HACER BOQUETES EN LOS TECHOS

Después del primer capítulo del evangelio según san Marcos, que nos relata cómo Jesús, al inicio de su ministerio en Galilea, impactó por su predicación y por sanar a muchos enfermos y liberar a muchos endemoniados, en el segundo capítulo, que hoy comenzamos a leer, siguen los milagros del Señor pero también aparece ya como novedad y telón de fondo la controversia, la oposición, la hostilidad, la resistencia de aquellos que desde entonces pusieron bajo sospecha al Señor y confabularon contra Él hasta llevarle a la muerte en cruz.

Lo que en el pasaje evangélico de la liturgia de hoy escandalizó a los escribas fue que Jesús le dijo al paralítico que sus pecados le eran perdonados, y aquellos consideraron que blasfemaba porque, obrando así, se puso en el lugar de Dios, quien puede, y sólo Él, perdonar los pecados. El tema de fondo del evangelio de hoy, como así también de la primera lectura, del profeta Isaías, es el querer y el poder de Dios para perdonar los pecados de los hombres.

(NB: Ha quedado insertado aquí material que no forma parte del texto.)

--- src/rtl/syn_gpu_anti_alias.sv ---
// Anti-alias stage: blends each incoming pixel with the framebuffer pixel by
// distance weight (read-modify-write through the pixel gateway); d==0 writes directly.
module syn_gpu_anti_alias #(
  parameter int X_W        = 10,
  parameter int Y_W        = 9,
  parameter int LUM_W      = 4,
  parameter int CHRM_W     = 2,
  parameter int DIST_W     = 4,
  parameter int RD_TIMEOUT = 255
) (
  input  logic                      clk_ir,
  input  logic                      rst_sync_l,
  input  logic                      en,
  input  logic                      err_clr,
  input  logic [LUM_W+2*CHRM_W-1:0] in_pxl,
  input  logic                      in_pxl_wr_valid,
  input  logic                      in_pxl_rd_valid,
  input  logic [X_W-1:0]            in_posx,
  input  logic [Y_W-1:0]            in_posy,
  input  logic [DIST_W-1:0]         in_dist,
  input  logic [DIST_W-1:0]         in_norm,
  output logic                      in_ready,
  output logic [LUM_W+2*CHRM_W-1:0] gw_tx_pxl,
  output logic                      gw_tx_wr_valid,
  output logic                      gw_tx_rd_valid,
  output logic [X_W-1:0]            gw_tx_posx,
  output logic [Y_W-1:0]            gw_tx_posy,
  input  logic                      gw_tx_ready,
  input  logic [LUM_W+2*CHRM_W-1:0] gw_rx_pxl,
  input  logic                      gw_rx_rd_valid,
  output logic                      gw_rx_ready,
  output logic                      busy,
  output logic                      err_timeout
);

  localparam int PXL_W = LUM_W + 2*CHRM_W;
  localparam int CNT_W = $clog2(RD_TIMEOUT + 1);

  typedef enum logic [2:0] {IDLE, RD_REQ, RD_WAIT, BLEND, WR} state_t;

  state_t             state_reg;
  logic [PXL_W-1:0]   pxl_reg;
  logic [PXL_W-1:0]   old_reg;
  logic [DIST_W-1:0]  dist_reg;
  logic [CNT_W-1:0]   cnt_reg;
  logic [PXL_W-1:0]   tx_pxl_reg;
  logic [X_W-1:0]     posx_reg;
  logic [Y_W-1:0]     posy_reg;
  logic               wr_valid_reg;
  logic               rd_valid_reg;
  logic               rx_ready_reg;
  logic               busy_reg;
  logic               err_reg;
  logic [DIST_W:0]    w_new;
  logic [PXL_W-1:0]   blend_pxl;
  logic               unused_inputs;

  assign unused_inputs = ^{in_pxl_rd_valid, in_norm};

  // Weight of the new pixel: 2^DIST_W - d (needs one extra bit for d==0)
  assign w_new = {1'b1, {DIST_W{1'b0}}} - {1'b0, dist_reg};

  // Channel 0 is lum (MSBs), 1 is cb, 2 is cr
  for (genvar gi = 0; gi < 3; gi++) begin : g_ch
    localparam int CW  = (gi == 0) ? LUM_W : CHRM_W;
    localparam int LSB = (gi == 0) ? 2*CHRM_W : ((gi == 1) ? CHRM_W : 0);
    localparam int MW  = CW + DIST_W + 1;
    logic [MW-1:0] mix;
    assign mix = MW'(pxl_reg[LSB +: CW]) * MW'(w_new)
               + MW'(old_reg[LSB +: CW]) * MW'(dist_reg);
    assign blend_pxl[LSB +: CW] = CW'(mix >> DIST_W);
  end

  always_ff @(posedge clk_ir or negedge rst_sync_l) begin
    if (!rst_sync_l) begin
      state_reg    <= IDLE;
      pxl_reg      <= '0;
      old_reg      <= '0;
      dist_reg     <= '0;
      cnt_reg      <= '0;
      tx_pxl_reg   <= '0;
      posx_reg     <= '0;
      posy_reg     <= '0;
      wr_valid_reg <= 1'b0;
      rd_valid_reg <= 1'b0;
      rx_ready_reg <= 1'b0;
      busy_reg     <= 1'b0;
      err_reg      <= 1'b0;
    end else begin
      // A timeout later in this block overrides the clear
      if (err_clr) err_reg <= 1'b0;
      case (state_reg)
        IDLE: begin
          if (en && in_pxl_wr_valid) begin
            pxl_reg  <= in_pxl;
            posx_reg <= in_posx;
            posy_reg <= in_posy;
            dist_reg <= in_dist;
            busy_reg <= 1'b1;
            if (in_dist == '0) begin
              tx_pxl_reg   <= in_pxl;
              wr_valid_reg <= 1'b1;
              state_reg    <= WR;
            end else begin
              rd_valid_reg <= 1'b1;
              state_reg    <= RD_REQ;
            end
          end
        end
        RD_REQ: begin
          if (gw_tx_ready) begin
            rd_valid_reg <= 1'b0;
            rx_ready_reg <= 1'b1;
            cnt_reg      <= '0;
            state_reg    <= RD_WAIT;
          end
        end
        RD_WAIT: begin
          if (gw_rx_rd_valid) begin
            old_reg      <= gw_rx_pxl;
            rx_ready_reg <= 1'b0;
            state_reg    <= BLEND;
          end else if (cnt_reg == CNT_W'(RD_TIMEOUT)) begin
            old_reg      <= '0;
            err_reg      <= 1'b1;
            rx_ready_reg <= 1'b0;
            state_reg    <= BLEND;
          end else begin
            cnt_reg <= cnt_reg + 1'b1;
          end
        end
        BLEND: begin
          tx_pxl_reg   <= blend_pxl;
          wr_valid_reg <= 1'b1;
          state_reg    <= WR;
        end
        WR: begin
          if (gw_tx_ready) begin
            wr_valid_reg <= 1'b0;
            busy_reg     <= 1'b0;
            state_reg    <= IDLE;
          end
        end
        default: state_reg <= IDLE;
      endcase
    end
  end

  assign in_ready       = (state_reg == IDLE) && en;
  assign gw_tx_pxl      = tx_pxl_reg;
  assign gw_tx_wr_valid = wr_valid_reg;
  assign gw_tx_rd_valid = rd_valid_reg;
  assign gw_tx_posx     = posx_reg;
  assign gw_tx_posy     = posy_reg;
  assign gw_rx_ready    = rx_ready_reg;
  assign busy           = busy_reg;
  assign err_timeout    = err_reg;

endmodule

Dice Dios, a través del profeta y dirigiéndose a su Pueblo, a quien reprocha no haberle invocado y haberse cansado de Él a pesar de que era más bien Dios quien debía declararse cansado de los pecados e iniquidades con los que le abrumaron, dice Dios al Pueblo estas palabras consoladoras: “Soy yo, sólo yo, el que por cuenta mía borro tus crímenes y ya no me acordaré de tus pecados” (Isaías     43, 18-19. 21-22. 24b-25).

Así es Dios. Dios no espera que el hombre lo invoque y se lo pida. Él nos amó primero y tiene la iniciativa. “Por cuenta propia” perdona los pecados del hombre y lo hace tan profunda y definitivamente que ya ni se acuerda de las ofensas recibidas. Y después de cancelar el pecado del hombre, Él, su Creador,  recrea al hombre y su mundo como brote nuevo que está germinando, como “camino en el desierto”, como “ríos en la estepa” (Isaías). ¡Así ama Dios al hombre! Gratuitamente. El que a su imagen lo creó, después de haber perdonado sus pecados, a su imagen y semejanza lo recrea y restaura, lo hace nuevo.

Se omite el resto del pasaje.